Speak Up Energy

EU Agriculture Commissioner Mariann Fischer Boel has rejected allegations that EU policies to promote biofuels are to blame for rising food prices amid calls by the UN to “cut back significantly” on agrofuel support programmes.”Those who see biofuels as the driving force behind recent food price increases have overlooked not just one elephant standing right in front of them, but two,” she said, speaking at a conference on 6 May. According to Fischer Boel, the rising food demand and dietary shift towards meat in emerging countries like China and India, and the bad weather that hit the EU, US, Canada, Russia, Ukraine and Australia in 2006 and 2007, have each had “an enormous impact on commodity markets”. Other “influences” include increasing speculation on food commodities, she said, pointing to the 15-fold increase in investments in commodity indexes over the past ten years. In February 2008 alone, 140 commodity-based financial products were launched, she noted, describing this is “the highest number ever, and double the number issued each month in 2006 and 2007”. Her remarks came one day after Jeffrey Sachs, special adviser to United Nations Secretary-General, told members of the European Parliament that EU and US policies to promote biofuels ought to be rethought. These programmes were “understandable at a time of much lower food prices and larger food stocks, but do not make sense now in a global food scarcity condition,” he insisted. According to him, one third of the US maize crop in 2008 will be used to fill petrol tanks – representing a “huge blow to the world food supply”.

A drop in the ocean

But Fischer Boel insisted that the contribution of EU biofuels policy to the current global food crisis is a mere “drop in the ocean”. The EU currently uses less than 1% of its cereal production to make ethanol, she pointed out. What’s more, even though the bloc uses two-thirds of its rapeseed crop to make biodiesel, European rapeseed production accounts for only 2% of global oilseed demand, she said, “so this is not something to shake the markets”. She further insisted that the EU can meet its target of replacing 10% of all conventional transport fuels with biofuels by 2020 without putting an excessive strain on
Europe’s land resources or food and feed markets. Yield increases and the abolition of set-aside in the EU are expected to deliver an extra 46 million tonnes of cereal each year by 2020, she said, adding that countries like Russia, Kazakhstan and Ukraine could also raise their cereal output by as much as 70%. On top of this, the EU is putting environmental safeguards in place in order to ensure that biofuel production is sustainable, she said. However, EU countries have still to agree on a definition of sustainable – something their representatives are due to start work on today (7 May).

A future generation

Both Fischer Boel and Sachs view second-generation biofuels, made from non-food materials such as crop waste, leaves and straw, as a key component of the biofuels debate. According to the commissioner, EU biofuel policy should enable these promising new fuels to cover 30% of biofuel demand in 2020. To support the development of these technologies, Fischer Boel said she intended to scrap a current energy crop subsidy of €45 per hectare – which has led farmers to massively shift their production towards agrofuels – and re-invest the money in R&D for second-generation biofuels.The move would come as part of proposals, due on 20 May, to review the bloc’s Common Agricultural Policy (CAP) – the so-called “Health Check”.
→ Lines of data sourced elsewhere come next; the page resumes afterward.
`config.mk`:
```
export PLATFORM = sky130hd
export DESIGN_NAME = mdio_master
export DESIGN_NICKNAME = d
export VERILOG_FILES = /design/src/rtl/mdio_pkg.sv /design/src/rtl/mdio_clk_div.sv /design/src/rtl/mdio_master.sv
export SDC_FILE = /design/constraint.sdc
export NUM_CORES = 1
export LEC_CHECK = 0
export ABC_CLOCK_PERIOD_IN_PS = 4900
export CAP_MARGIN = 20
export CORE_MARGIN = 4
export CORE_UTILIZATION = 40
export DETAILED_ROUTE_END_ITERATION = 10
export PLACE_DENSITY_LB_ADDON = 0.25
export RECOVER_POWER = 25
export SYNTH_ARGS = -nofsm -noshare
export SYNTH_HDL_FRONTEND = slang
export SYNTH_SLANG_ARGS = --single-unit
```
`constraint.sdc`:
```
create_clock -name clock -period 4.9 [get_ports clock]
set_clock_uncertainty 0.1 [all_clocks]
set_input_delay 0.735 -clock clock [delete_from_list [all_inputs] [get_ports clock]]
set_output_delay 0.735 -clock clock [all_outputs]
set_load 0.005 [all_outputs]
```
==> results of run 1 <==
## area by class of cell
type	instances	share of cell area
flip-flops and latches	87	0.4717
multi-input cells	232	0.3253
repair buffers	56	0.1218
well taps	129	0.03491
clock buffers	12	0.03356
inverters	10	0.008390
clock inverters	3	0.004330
[config.mk]
export PLATFORM = sky130hd
export DESIGN_NAME = pc_stack_unit
export DESIGN_NICKNAME = d
export VERILOG_FILES = /design/src/rtl/pc_stack_unit.sv
export SDC_FILE = /design/constraint.sdc
export NUM_CORES = 1
export LEC_CHECK = 0
export BUFFER_PORTS_ARGS = -buffer_cell sky130_fd_sc_hd__buf_2
export CORE_AREA = 2 2 80 63
export DETAILED_ROUTE_END_ITERATION = 8
export DIE_AREA = 0 0 82 65
export GPL_TIMING_DRIVEN = 0
export PLACE_DENSITY = 0.62
export SYNTH_ARGS = -nofsm -noshare
export SYNTH_HDL_FRONTEND = slang
export SYNTH_SLANG_ARGS = --single-unit
[constraint.sdc]
create_clock -name clk -period 2.45 [get_ports clk]
set_input_delay 0.1225 -clock clk [delete_from_list [all_inputs] [get_ports clk]]
set_output_delay 0.1225 -clock clk [all_outputs]
set_load 0.02 [all_outputs]
[src/rtl/pc_stack_unit.sv]
// Program counter with stall, jump, relative branch and call/return through a hardware return-address stack.
// Latency: one cycle from command strobe to registered pout; no combinational input-to-pout path.
// Backpressure: stall freezes pc, stack pointer, stack contents and flags for that cycle.
module pc_stack_unit #(
    parameter int              AW        = 6,
    parameter int              OFF_W     = 6,
    parameter int              DEPTH     = 4,
    parameter logic [AW-1:0]   RESET_VEC = '0
) (
    input  logic                       clk,
    input  logic                       rst,
    input  logic                       stall,
    input  logic                       jump,
    input  logic                       branch,
    input  logic                       call,
    input  logic                       ret,
    input  logic [AW-1:0]              target,
    input  logic [OFF_W-1:0]           offset,
    output logic [AW-1:0]              pout,
    output logic [$clog2(DEPTH+1)-1:0] sp,
    output logic                       stk_empty,
    output logic                       stk_full,
    output logic                       stk_ovf,
    output logic                       stk_unf
);

    localparam int SPW = $clog2(DEPTH+1);
    localparam int IW  = $clog2(DEPTH);

    localparam logic [AW-1:0]  PC_ONE = {{(AW-1){1'b0}}, 1'b1};
    localparam logic [SPW-1:0] SP_ONE = {{(SPW-1){1'b0}}, 1'b1};
    localparam logic [SPW-1:0] SP_MAX = SPW'(DEPTH);

    logic [AW-1:0]  stack [DEPTH];
    logic [AW-1:0]  off_ext;
    logic [AW-1:0]  pc_inc;
    logic [AW-1:0]  pc_nxt;
    logic [SPW-1:0] sp_nxt;
    logic           push_en;
    logic [IW-1:0]  push_idx;
    logic [IW-1:0]  top_idx;
    logic           ovf_set;
    logic           unf_set;

    // Offsets wider than the pc are truncated; narrower ones are sign-extended.
    if (OFF_W >= AW) begin : g_off_trunc
        assign off_ext = offset[AW-1:0];
    end else begin : g_off_sext
        assign off_ext = {{(AW-OFF_W){offset[OFF_W-1]}}, offset};
    end

    assign pc_inc    = pout + PC_ONE;
    assign stk_empty = (sp == '0);
    assign stk_full  = (sp == SP_MAX);

    // sp < DEPTH whenever push_idx is used and sp > 0 whenever top_idx is used,
    // so both fit the narrower index width.
    assign push_idx = IW'(sp);
    assign top_idx  = IW'(sp - SP_ONE);

    always_comb begin
        pc_nxt  = pc_inc;
        sp_nxt  = sp;
        push_en = 1'b0;
        ovf_set = 1'b0;
        unf_set = 1'b0;
        if (stall) begin
            pc_nxt = pout;
        end else if (ret) begin
            if (stk_empty) begin
                unf_set = 1'b1;
            end else begin
                pc_nxt = stack[top_idx];
                sp_nxt = sp - SP_ONE;
            end
        end else if (call) begin
            pc_nxt = target;
            if (stk_full) begin
                ovf_set = 1'b1;
            end else begin
                push_en = 1'b1;
                sp_nxt  = sp + SP_ONE;
            end
        end else if (jump) begin
            pc_nxt = target;
        end else if (branch) begin
            pc_nxt = pout + off_ext;
        end
    end

    always_ff @(posedge clk) begin
        if (rst) begin
            pout    <= RESET_VEC;
            sp      <= '0;
            stk_ovf <= 1'b0;
            stk_unf <= 1'b0;
        end else begin
            pout    <= pc_nxt;
            sp      <= sp_nxt;
            stk_ovf <= stk_ovf | ovf_set;
            stk_unf <= stk_unf | unf_set;
        end
    end

    // Stack contents need no reset; sp alone defines which entries are valid.
    always_ff @(posedge clk) begin
        if (!rst && push_en) begin
            stack[push_idx] <= pc_inc;
        end
    end

endmodule

# Yosys cells after proc, flatten, opt, wreduce, memory -nomap -nowiden
# Memories as Yosys holds them, arrays and structs flattened.
# Cells that the tools add are included.
dict set report totals {
  regBits 11
  ramBits 24
  input_bits 19
  out_inout_bits 13
  elab_cells 42
  memories 1
}
dict set report classes {
  add_sub_neg 4
  n_eq_ne 3
  n_mux 22
  bitwise_logic 3
  reduce_logical 5
}
# memory words word_bits rd rd_clocked_by_memory_dff wr line_no
set mem_list {}
lappend mem_list {stack 4 6 1 0 1 34} ;# logic [AW-1:0] stack [DEPTH];
# operator n
set ops {}
lappend ops {{$mux 6} 5}
lappend ops {{$mux 1} 13}
lappend ops {{$mux 3} 4}
lappend ops {{$add 6x1->6 const B} 1}
lappend ops {{$add 6x6->6} 1}
lappend ops {{$ne 2x2->1 const B} 2}
lappend ops {{$reduce_and 4->1} 1}
lappend ops {{$add 3x1->3 const B} 1}
lappend ops {{$eq 3x3->1 const B} 1}
lappend ops {{$logic_not 3->1} 1}
lappend ops {{$sub 3x1->3 const B} 1}
lappend ops {{$or 1x1->1} 2}
lappend ops {{$reduce_bool 2->1} 1}
lappend ops {{$logic_and 1x1->1} 1}
lappend ops {{$logic_not 1->1} 1}
lappend ops {{$not 1->1} 1}

# Depth between registers and ports, before layout
dict set report depth {
  depth_word 8
  mapped_depth 10
  depth_no_buf 8
}

# Worst setup path before layout
# No wires, ideal clock.
dict set report synth_path {
  path_kind {register to register}
  start {register sp[0]}
  end {register pout[5]}
  setup_time_ps 125
  t_arrival_ps 2080
  required_time_ps 2325
  setup_slack_ps 244
  stages_incl_launch_ff 10
  n_path_buf 2
  period_less_slack_ps 2206
  cell_sequence {dfxtp_1 > buf_2 > inv_1 > ha_1 > buf_1 > mux4_2 > nand2_1 > o311ai_0 > a21oi_1 > o32ai_1}
}
dict set report synth_via {
  elab_chain_len 4
}
# item line_no
set synth_rtl {}
lappend synth_rtl {{start, declared} 20} ;# output logic [$clog2(DEPTH+1)-1:0] sp,
lappend synth_rtl {{start signal, assigned} 99} ;# sp <= sp_nxt;
lappend synth_rtl {{$sub 3x1->3} --}
lappend synth_rtl {{$mem_v2 4x6} --}
lappend synth_rtl {{$mux 6 (*)} 70} ;# if (stk_empty) begin
lappend synth_rtl {{$mux 6 (*)} 69} ;# end else if (ret) begin
lappend synth_rtl {{end signal, assigned} 98} ;# pout <= pc_nxt;
lappend synth_rtl {{end, declared} 19} ;# output logic [AW-1:0] pout,
# Every way passes the cells marked *; elsewhere a longest branch is shown, timed or not.
# A chain may end at the register's enable or synchronous reset.

# Worst setup path after layout
dict set report layout_path {
  start {register sp[0]}
  end {memory stack[2][0] (enable)}
}
dict set report layout_via {
  elab_chain_len 8
}
# item line_no
set layout_rtl {}
lappend layout_rtl {{$eq 3x3->1} 54} ;# assign stk_full = (sp == SP_MAX);
lappend layout_rtl {{$mux 1} 78} ;# if (stk_full) begin
lappend layout_rtl {{$mux 1} 76} ;# end else if (call) begin
lappend layout_rtl {{$mux 1} 69}
lappend layout_rtl {{$mux 1} 67} ;# if (stall) begin
lappend layout_rtl {{$logic_and 1x1->1} 107} ;# if (!rst && push_en) begin
lappend layout_rtl {{$mux 1} 107}
lappend layout_rtl {{$mux 1 (not written as such)} 108} ;# stack[push_idx] <= pc_inc;
lappend layout_rtl {{end, declared} 34}
# Several ways; a longest one is shown, not always the timed one.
High prices – “not entirely bad” for the poor?

In the long term, “price rises are not an entirely bad thing,” especially for developing counties, where many depend on farming for their livelihood, the commissioner argued. Although acknowledging that the sudden rise in prices had recently caused problems in the urban areas of developing countries, she said rapid aid could help deal with the problem.

But Sachs criticised the EU’s ad hoc reaction to the global food crisis, saying poor countries needed structural solutions. “Rather than just shipping expensive food aid, we should be helping the poorest of the poor to grow more food,” he told MEPs.